What needs to be done:
Find the lines in the listing below that have the word "leakagePower" and give their count, nothing else.

Records shown:

===== src/rtl/ex_mem.sv =====
// EX/MEM pipeline register. It owns the single in-flight dcache request and stalls everything upstream until dhit.
// Latency: EX to mem_* is 1 cycle, and load data arrives 1 cycle after dhit. Backpressure: mem_busy, ihit gating, HALTED.
module ex_mem #(
  parameter int WORD_W = 32,
  parameter int REG_AW = 5,
  parameter int CNT_W  = 16
) (
  input  logic              CLK,
  input  logic              nRST,
  input  logic              ihit,
  input  logic              dhit,
  input  logic              flush,
  input  logic [WORD_W-1:0] ex_npc,
  input  logic [WORD_W-1:0] ex_imemload,
  input  logic [WORD_W-1:0] ex_aluout,
  input  logic [WORD_W-1:0] ex_rdat2,
  input  logic [REG_AW-1:0] ex_wsel,
  input  logic              ex_RegWr,
  input  logic              ex_MemtoReg,
  input  logic              ex_dREN,
  input  logic              ex_dWEN,
  input  logic              ex_jal,
  input  logic              ex_halt,
  input  logic [WORD_W-1:0] dmemload,
  output logic [WORD_W-1:0] mem_npc,
  output logic [WORD_W-1:0] mem_imemload,
  output logic [WORD_W-1:0] mem_aluout,
  output logic [WORD_W-1:0] mem_rdat2,
  output logic [REG_AW-1:0] mem_wsel,
  output logic              mem_RegWr,
  output logic              mem_MemtoReg,
  output logic              mem_jal,
  output logic              mem_halt,
  output logic              dREN,
  output logic              dWEN,
  output logic [WORD_W-1:0] dmemaddr,
  output logic [WORD_W-1:0] dmemstore,
  output logic [WORD_W-1:0] mem_dmemload,
  output logic              mem_busy,
  output logic [CNT_W-1:0]  memwait_cnt
);

  typedef enum logic [1:0] {IDLE, MEMREQ, HALTED} state_t;

  typedef struct packed {
    logic [WORD_W-1:0] npc;
    logic [WORD_W-1:0] imemload;
    logic [WORD_W-1:0] aluout;
    logic [WORD_W-1:0] rdat2;
    logic [REG_AW-1:0] wsel;
    logic              regwr;
    logic              memtoreg;
    logic              dren;
    logic              dwen;
    logic              jal;
    logic              halt;
  } exmem_t;

  state_t state, next_state, cap_state;
  exmem_t mem_q, ex_d;
  logic   cap;
  logic   req_done;

  assign ex_d = '{npc:      ex_npc,
                  imemload: ex_imemload,
                  aluout:   ex_aluout,
                  rdat2:    ex_rdat2,
                  wsel:     ex_wsel,
                  regwr:    ex_RegWr,
                  memtoreg: ex_MemtoReg,
                  dren:     ex_dREN,
                  dwen:     ex_dWEN,
                  jal:      ex_jal,
                  halt:     ex_halt};

  assign cap      = ihit && !mem_busy && (state != HALTED);
  assign req_done = (state == MEMREQ) && dhit;

  // State a freshly captured instruction (or bubble) leads to
  always_comb begin
    cap_state = IDLE;
    if (!flush) begin
      if (ex_dREN || ex_dWEN) cap_state = MEMREQ;
      else if (ex_halt)       cap_state = HALTED;
    end
  end

  always_ff @(posedge CLK or negedge nRST) begin
    if (!nRST) state <= IDLE;
    else       state <= next_state;
  end

  always_comb begin
    next_state = state;
    case (state)
      IDLE:    if (cap) next_state = cap_state;
      MEMREQ:  if (dhit) next_state = cap ? cap_state : (mem_q.halt ? HALTED : IDLE);
      HALTED:  next_state = HALTED;
      default: next_state = IDLE;
    endcase
  end

  always_comb begin
    dREN     = 1'b0;
    dWEN     = 1'b0;
    mem_busy = 1'b0;
    if (state == MEMREQ) begin
      dREN     = mem_q.dren;
      dWEN     = mem_q.dwen;
      mem_busy = !dhit;
    end
  end

  // A same-edge capture overwrites the request bits, so they never re-fire
  always_ff @(posedge CLK or negedge nRST) begin
    if (!nRST) begin
      mem_q <= '0;
    end else if (cap) begin
      mem_q <= flush ? '0 : ex_d;
    end else if (req_done) begin
      mem_q.dren <= 1'b0;
      mem_q.dwen <= 1'b0;
    end
  end

  always_ff @(posedge CLK or negedge nRST) begin
    if (!nRST)                       mem_dmemload <= '0;
    else if (req_done && mem_q.dren) mem_dmemload <= dmemload;
  end

  always_ff @(posedge CLK or negedge nRST) begin
    if (!nRST)                               memwait_cnt <= '0;
    else if (mem_busy && (memwait_cnt != '1)) memwait_cnt <= memwait_cnt + 1'b1;
  end

  assign mem_npc      = mem_q.npc;
  assign mem_imemload = mem_q.imemload;
  assign mem_aluout   = mem_q.aluout;
  assign mem_rdat2    = mem_q.rdat2;
  assign mem_wsel     = mem_q.wsel;
  assign mem_RegWr    = mem_q.regwr;
  assign mem_MemtoReg = mem_q.memtoreg;
  assign mem_jal      = mem_q.jal;
  assign mem_halt     = mem_q.halt;
  assign dmemaddr     = mem_q.aluout;
  assign dmemstore    = mem_q.rdat2;

endmodule


===== config.mk =====
export PLATFORM = sky130hd
export DESIGN_NAME = ex_mem
export DESIGN_NICKNAME = d
export VERILOG_FILES = /design/src/rtl/ex_mem.sv
export SDC_FILE = /design/constraint.sdc
export NUM_CORES = 1
export LEC_CHECK = 0
export CORE_AREA = 5 5 162 164
export CTS_BUF_LIST = sky130_fd_sc_hd__clkbuf_8
export CTS_CLUSTER_SIZE = 24
export DETAILED_ROUTE_END_ITERATION = 6
export DIE_AREA = 0 0 167 169
export PLACE_DENSITY = 0.76
export SLEW_MARGIN = 15
export SYNTH_ARGS = -nofsm -noshare
export SYNTH_HDL_FRONTEND = slang
export SYNTH_SLANG_ARGS = --single-unit

===== constraint.sdc =====
create_clock -name CLK -period 2.7 [get_ports CLK]
set_clock_uncertainty 0.2 [all_clocks]
set_input_delay 0.405 -clock CLK [delete_from_list [all_inputs] [get_ports CLK]]
set_output_delay 0.405 -clock CLK [all_outputs]
set_load 0.02 [all_outputs]

### Yosys cells after proc, flatten, opt, wreduce, memory -nomap -nowiden

Index checks and enable logic that the tools add are counted.

| cells by class | value |
|---|---|
| $add $sub $neg | 1 |
| equality and inequality tests | 6 |
| muxes and demuxes | 14 |
| reductions and logical operators | 11 |

Operators by type and width:

| kind | number |
|---|---|
| $mux 139 | 1 |
| $mux 2 | 9 |
| $add 16x1->16 const B | 1 |
| $ne 16x16->1 const B | 1 |
| $ne 2x2->1 const B | 3 |
| $pmux 2 s3 | 1 |
| $logic_and 1x1->1 | 5 |
| $mux 1 | 3 |
| $eq 2x1->1 const B | 1 |
| $eq 2x2->1 const B | 1 |
| $logic_not 1->1 | 2 |
| $logic_not 2->1 | 1 |
| $reduce_and 2->1 | 1 |
| $reduce_bool 2->1 | 1 |
| $logic_or 1x1->1 | 1 |

| word-level totals | value |
|---|---|
| bits in registers | 189 |
| bits of input ports | 176 |
| output and inout bits | 252 |
| logic and storage cells | 46 |

### Depth between registers and ports, before layout

Gate-level depths: netlist of run 1.

| depth | value |
|---|---|
| word-level depth | 8 |
| depth in mapped cells | 9 |
| depth with buffers taken out | 7 |

### Worst setup path before layout of run 1

OpenSTA, ideal clock, no wires.

| timing | value |
|---|---|
| path kind | flip-flop to flip-flop |
| from | reg memwait_cnt[0] |
| to | reg memwait_cnt[1] |
| setup time | 0.125 ns |
| arrival | 1.782 ns |
| required time | 2.375 ns |
| slack | 0.593 ns |
| cell stages (with the launch flop) | 7 |
| path buffers | 1 |
| period minus slack after synthesis | 2.107 ns |
| cell sequence | dfrtp_1 > ha_1 > nand3_1 > nor3_1 > a31o_2 > clkbuf_1 > mux2_2 |

| between the ends | value |
|---|---|
| word-level cells in the longest chain between the ends | 2 |
| elaborated cells on any way between the ends | 3 |
| classes of those cells | add/sub (1); eq/ne (1); reduce/logical (1) |

RTL lines:

| what | RTL line | RTL |
|---|---|---|
| start: declaration | 40 | `output logic [CNT_W-1:0] memwait_cnt` |
| start signal: assignment | 133 | `else if (mem_busy && (memwait_cnt != '1)) memwait_cnt <= memwait_cnt + 1'b1;` |
| branches (longest 2 deep; another with $add 16x1->16) | -- |  |

Several ways; the timed one is not identified.
A chain may end at the register's enable or synchronous reset.

### Worst setup path after layout of run 1

| timing | value |
|---|---|
| from | reg state[1] |
| to | out dWEN |

| between the ends | value |
|---|---|
| word-level cells in the longest chain between the ends | 2 |

RTL lines:

| what | RTL line | RTL |
|---|---|---|
| start: declaration | 59 | `state_t state, next_state, cap_state;` |
| start signal: assignment | 90 | `else state <= next_state;` |
| $eq 2x1->1 | 107 | `if (state == MEMREQ) begin` |
| $mux 1 | 107 |  |
| end: declaration | 35 | `output logic dWEN,` |

No other way between the ends.

==> results of run 1 <==
-- sequential cells by signal, summed over array words and instances (netlist names) --
signal	count
dmemaddr	32
mem_q	2
mem_wsel	5
state	2
mem_imemload	32
mem_npc	32
mem_RegWr	1
mem_dmemload	32
mem_MemtoReg	1
mem_halt	1
memwait_cnt	16
dmemstore	32
mem_jal	1
-- stage by stage --
stage | setup slack, ns | area (um^2) | hold WS [ns] | std cells | utilization, %
after global routing | 0.0207 | 12900 | 0.253 | 1511 | 52.2
after floorplan | 0.593 | 9340 | -0.0906 | 953 | -
after global placement | 0.286 | 12500 | 0.257 | 1477 | 50.6
final | 0.166 | 12900 | 0.287 | 1511 | 52.2
after CTS | 0.0254 | 12900 | 0.251 | 1510 | 52.2
after detailed placement | 0.201 | 12500 | 0.257 | 1477 | 50.6
-- placed cells by master (no fill, tap or decap), types with 4 or more instances in the layout --
cell | synthesis | routed
nand3_1 | 9 | 8
o21ai_0 | 137 | 137
buf_12 | 0 | 7
mux2_2 | 33 | 33
nor2_1 | 9 | 9
buf_4 | 203 | 7
nand2_1 | 142 | 142
dfrtp_1 | 189 | 189
xor2_1 | 8 | 8
nor3_1 | 4 | 4
inv_8 | 0 | 4
clkinv_2 | 1 | 4
nand2b_1 | 140 | 140
xnor2_1 | 6 | 6
clkbuf_8 | 0 | 18
inv_1 | 5 | 5
clkdlybuf4s50_1 | 0 | 423
inv_6 | 0 | 6
-- how the worst max path moves through the flow --
stage	start	end	slack (ns)
floorplan	memwait_cnt[0]	memwait_cnt[1]	0.59
global placement	dhit	memwait_cnt[13]	0.29
detailed placement	dhit	memwait_cnt[11]	0.20
CTS	state[1]	dREN	0.03
global route	state[1]	dWEN	0.02
finish	state[1]	dWEN	0.17
-- timing repair --
item,CTS,global route
hold endpoints to repair,64,0
setup endpoints to repair,0,2
buffers inserted,0,0
gates resized for setup,0,2
hold buffers,1,0
-- synthesized netlist by cell type (2+ instances only) --
library cell and instances:
dfrtp_1 189, buf_2 14, nor2_1 9, clkbuf_1 29, nand3_1 9, xnor2_1 6, nand2b_1 140, inv_1 5
mux2_2 33, nor3_1 4, xor2_1 8, nand2_1 142, nor3_2 2, a31oi_1 2, o21ai_0 137, a22o_1 2
buf_4 203, and2_1 2
-- layer usage --
metal | vias up | wire length, um | global-route usage, %
met5 | - | 25 | 0
met4 | 4 | 561 | 5.19
met1 | 3104 | 10100 | 20.5
met2 | 262 | 12500 | 29.8
li1 | 3286 | - | -
met3 | 42 | 2050 | 6.47
-- logic make-up after synthesis --
kind of cell | Yosys count | synth area share, %
flops | 189 | 50.6
xor+xnor | 14 | 1.31
compound gates | 145 | 7.97
mux | 34 | 4.09
buf+inv | 252 | 18.5
simple gates | 318 | 17.4
fa+ha+maj | 1 | 0.134
-- power by group through the flow --
stage / registers (uW) / logic [uW] / clock network (uW)
finish: 4370 / 5790 / 1860
floorplan: 4590 / 3760 / 0
global placement: 4390 / 5800 / 0
detailed placement: 4440 / 5880 / 0
CTS: 4380 / 5890 / 1950
global route: 4520 / 6160 / 2080
-- critical path, stage by stage, from the launching register on --
cell,delay (ns)
dfrtp_1,0.46
and2b_1,0.26
and2_1,0.13
clkdlybuf4s50_1,0.64
-- cell type report --
| type | instances | area [um^2] | share of cell area, % |
|---|---|---|---|
| multi-input combinational | 512 | 2900 | 22.4 |
| clock buffer | 17 | 234 | 1.81 |
| inverter | 6 | 23.8 | 0.184 |
| timing repair buffer | 441 | 4480 | 34.6 |
| tap | 330 | 413 | 3.20 |
| antenna | 1 | 2.50 | 0.0194 |
| sequential | 189 | 4730 | 36.6 |
| clock inverter | 15 | 145 | 1.12 |
==> run_results.csv, run 1 <==
group,metric,value,unit
outcome,outcome,"complete, no violations",
worst_setup_path,path_max_fanout,7,
logic_synthesis,syn_nets,1130,
floorplanning,rows,58,
timing,drv_slew,0,
cts,clock_sinks,189,
logic_synthesis,synth_edf_count,0,
power,pwr-share-comb,48.2,%
cts,root_buffer,"clkbuf_8",
floorplanning,io_pins,428,
global_routing,grt_overflow,0,
worst_setup_path,cp-end-kind,"output port",
worst_hold_path,hold_path_class,"input port to asynchronous set/reset pin",
cts,h-tree-depth,4,
timing,tns,0,ns
power,vdd_ir_drop_max,0.539,mV
logic_synthesis,ys.flop_type,"dfrtp_1",
global_routing,antenna_found_initial,3,
worst_setup_path,r2r_slack,0.54,ns
drt,dr.pass1.iters,4,
drt,wl_per_cell,16.7,um
cts,clock_path_buffers,2,
timing,tightest_slew,0.807,ns
logic_synthesis,ys_seq_area_share,50.6,%
floorplanning,core,24700,um^2
drt,routed_wl,25300,um
drt,post-route-drc-count,0,
power,total_power,12000,uW
place,place_congestion,0.836,
global_routing,grt_max_degree,114,
floorplanning,die_area,28200,um^2
floorplanning,initial_core_util,37.7,%
logic_synthesis,syn_area,9340,um^2
worst_setup_path,critPathArrivalTime,1.93,ns
global_routing,grt_pass1_vias,6810,
cts,cts_buffers,17,
floorplanning,fp.dieH,169,um
timing,finalSetupViolCount,0,
timing,timing.fmax,395,MHz
power,power.density,931,nW/um^2
worst_setup_path,regToRegEndpoint,"memwait_cnt[11]",
logic_synthesis,synth_top_area_share,50.6,%
cts,path_clk_slew,0.12,ns
drt,viasPerCell,4.43,
drt,ant_nets,0,
worst_setup_path,rr_startpoint,"state[1]",
cts,cts_tree,"yes",
logic_synthesis,synth_seq_cells,189,
timing,hold_violations,0,
power,power_switching,4790,uW
global_routing,grt_pass1_wl,38900,um
drt,vias,6698,
worst_setup_path,crit_required,2.10,ns
drt,first_iter_violations,410,
cts,clock_latency,0.45,ns
timing,rsz0062_at_grt,"no",
floorplanning,die_w,167,um
worst_setup_path,critPathLaunchType,"flop",
cells_and_area,fillers,2233,
place,hpwl,19200,um
power,p_seq_share,36.4,%
timing,min_period,2.53,ns
worst_setup_path,worstRegToRegCells,7,
logic_synthesis,synth_area_leaders,"dfrtp_1, buf_4, nand2b_1",
logic_synthesis,syn_inst,953,
timing,period_share,93.9,%
logic_synthesis,synthArstFlopShare,100,%
job,cap_violations,0,
logic_synthesis,syn_avg_cell_area,9.80,um^2
power,leakagePower,0.00547,uW
cells_and_area,area_growth,38.3,%
timing,slew_headroom,46.2,%
logic_synthesis,synth_top_area_cell,"dfrtp_1",
power,intPower,7230,uW
logic_synthesis,yosysWarnings,0,
place,port_buffers,427,
power,sw_frac_of_total,39.8,%
power,pwr-share-clk,15.5,%
cells_and_area,drive_gt1_share,7.46,%
cells_and_area,layout.nets,1344,
worst_setup_path,path_class,"flop to output port",
logic_synthesis,synth_cell_type_count,35,
global_routing,grt_usage,17.4,%
Note: power is estimated with default switching activity, not from simulation.
==> run 2: changes to the inputs <==
--- a/config.mk
+++ b/config.mk
@@ -7,9 +7,11 @@
 export LEC_CHECK = 0
 export CORE_AREA = 5 5 162 164
 export CTS_BUF_LIST = sky130_fd_sc_hd__clkbuf_8
+export CTS_CLUSTER_DIAMETER = 200
 export CTS_CLUSTER_SIZE = 24
 export DETAILED_ROUTE_END_ITERATION = 6
 export DIE_AREA = 0 0 167 169
+export GPL_TIMING_DRIVEN = 0
 export PLACE_DENSITY = 0.76
 export SLEW_MARGIN = 15
 export SYNTH_ARGS = -nofsm -noshare
==> run_results.csv, run 2 (same netlist as run 1, synthesis figures left out) <==
group,metric,value,unit
outcome,outcome,"complete, no violations",
power,pwr-share-clk,14.4,%
floorplanning,initial_core_util,37.7,%
global_routing,antenna_found_initial,1,
drt,viasPerCell,4.43,
floorplanning,die_w,167,um
timing,slew_headroom,49.5,%
worst_setup_path,path_max_fanout,7,
worst_setup_path,rr_startpoint,"state[1]",
power,intPower,8460,uW
worst_hold_path,hold_path_class,"input port to asynchronous set/reset pin",
timing,period_share,95.6,%
worst_setup_path,critPathArrivalTime,1.98,ns
cells_and_area,antenna_cells,0,
cts,cts_tree,"yes",
timing,drv_slew,0,
floorplanning,fp.dieH,169,um
cts,root_buffer,"clkbuf_8",
drt,ant_nets,0,
timing,finalSetupViolCount,0,
cts,postCtsSetupRepairBufs,0,
cts,h-tree-depth,4,
timing,rsz0062_at_grt,"no",
drt,post-route-drc-count,0,
timing,timing.fmax,387,MHz
power,sw_frac_of_total,38.0,%
floorplanning,rows,58,
cells_and_area,drive_gt1_share,20.7,%
drt,dr.pass1.iters,4,
drt,first_iter_violations,369,
worst_setup_path,critPathLaunchType,"flop",
power,leakagePower,0.00652,uW
cts,clock_path_buffers,2,
worst_setup_path,cp-end-kind,"output port",
global_routing,grt_max_degree,85,
timing,tightest_slew,0.758,ns
worst_setup_path,cp-endpoint,"mem_busy",
worst_setup_path,path_class,"flop to output port",
drt,wl_per_cell,16.9,um
cts,clock_latency,0.46,ns
power,vdd_ir_drop_max,0.511,mV
worst_setup_path,crit_start,"state[1]",
floorplanning,io_pins,428,
cells_and_area,layout.nets,1579,
timing,hold_violations,0,
floorplanning,core,24700,um^2
power,power.density,939,nW/um^2
cells_and_area,final_common_cell,"clkdlybuf4s50_1",
place,place_congestion,0.856,
global_routing,grt_pass1_vias,8033,
power,power_switching,5180,uW
worst_setup_path,crit_required,2.10,ns
global_routing,grt_usage,20.4,%
place,port_buffers,427,
timing,whs,0.217,ns
worst_setup_path,regToRegEndpoint,"mem_imemload[7]",
cells_and_area,area_growth,55.5,%
place,hpwl,23400,um
global_routing,grt_pass1_wl,45400,um
drt,routed_wl,29500,um
cts,path_clk_slew,0.12,ns
worst_setup_path,worstRegToRegCells,9,
job,cap_violations,0,
power,pwr-share-comb,53.4,%
timing,min_period,2.58,ns
worst_setup_path,r2r_slack,0.31,ns
cts,clock_sinks,189,
timing,tns,0,ns
cts,cts_buffers,17,
cells_and_area,final_cell_mix,"clkdlybuf4s50_1, buf_4, dfrtp_1",
cells_and_area,fillers,2119,
power,p_seq_share,32.1,%
drt,vias,7731,
global_routing,grt_overflow,0,
floorplanning,die_area,28200,um^2
## run 2: changes by cell type in the layout (fill, tap and decap cells not counted), sizes merged
cell | before | now
clkdlybuf4s50 | 423 | 425
bufinv | 0 | 1
clkbuf | 18 | 48
buf | 14 | 219
inv | 15 | 13
diode | 1 | 0
dlymetal6s2s | 2 | 1
## run 2: how the worst min path moves through the flow
stage,start,end,slack [ns],depth (start not counted)
after floorplan,nRST,dmemaddr[0],-0.09,0
after global placement,mem_imemload[1],mem_imemload[1],0.26,2
after detailed placement,nRST,mem_npc[22],0.15,1
after CTS,nRST,mem_npc[22],0.20,2
after global routing,nRST,mem_npc[22],0.23,2
final,nRST,mem_npc[22],0.22,2
## run 2: worst max-delay path, cell delays in order (launching register included)
cell	delay, ns
dfrtp_1	0.46
and2b_1	0.27
nand2b_2	0.10
clkinv_2	0.07
clkdlybuf4s50_1	0.61
## run 2: layout make-up
type / count / area (um^2) / area share (%)
multi-input combinational: 512 / 2890 / 19.9
clock buffer: 18 / 248 / 1.71
inverter: 6 / 23.8 / 0.164
sequential: 189 / 4730 / 32.6
clock inverter: 14 / 170 / 1.17
buffer: 246 / 1710 / 11.8
timing repair buffer: 430 / 4350 / 29.9
tap: 330 / 413 / 2.84
## run 2: through the flow
| step | util (%) | total power, uW | setup WS (ns) | instance area, um^2 | cells |
|---|---|---|---|---|---|
| finish | 58.7 | 13600 | 0.118 | 14500 | 1745 |
| global placement | 56.7 | 11600 | -7.19 | 14000 | 1710 |
| floorplan | - | 8350 | 0.593 | 9340 | 953 |
| CTS | 58.7 | 13800 | 0.0121 | 14500 | 1745 |
| global route | 58.7 | 14400 | 0.00798 | 14500 | 1745 |
| detailed placement | 56.9 | 11800 | -0.399 | 14100 | 1712 |
## run 2: power groups by stage
stage / Clock (uW) / Sequential (uW) / Combinational, uW
2_1_floorplan: 0 / 4590 / 3760
3_3_place_gp: 0 / 4400 / 7250
3_5_place_dp: 0 / 4440 / 7360
4_1_cts: 2040 / 4390 / 7380
5_1_grt: 2160 / 4520 / 7750
6_report: 1970 / 4380 / 7290
## run 2: routing by layer
layer | track usage, % | routed length (um) | up-vias
met2 | 37.1 | 15300 | 267
met4 | 5.34 | 607 | 2
li1 | - | - | 3745
met5 | 0 | 13 | -
met3 | 6.42 | 2270 | 34
met1 | 23.3 | 11300 | 3683
## run 2: timing repair
| item | 4_1_cts | 5_1_grt |
|---|---|---|
| endpoints found under the hold margin | 56 | 0 |
| hold buffers | 1 | 0 |
| setup endpoints to repair | 52 | 53 |
| gates resized for setup | 1 | 3 |
==> run 3: changes to the inputs <==
--- a/config.mk
+++ b/config.mk
@@ -6,7 +6,7 @@
 export NUM_CORES = 1
 export LEC_CHECK = 0
 export CORE_AREA = 5 5 162 164
-export CTS_BUF_LIST = sky130_fd_sc_hd__clkbuf_8
+export CTS_BUF_LIST = sky130_fd_sc_hd__clkbuf_2 sky130_fd_sc_hd__clkbuf_4 sky130_fd_sc_hd__clkbuf_8
 export CTS_CLUSTER_DIAMETER = 200
 export CTS_CLUSTER_SIZE = 24
 export DETAILED_ROUTE_END_ITERATION = 6
==> results of run 3 <==
Final layout, timing and power as in run 2 (identical DEF).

Response box:
2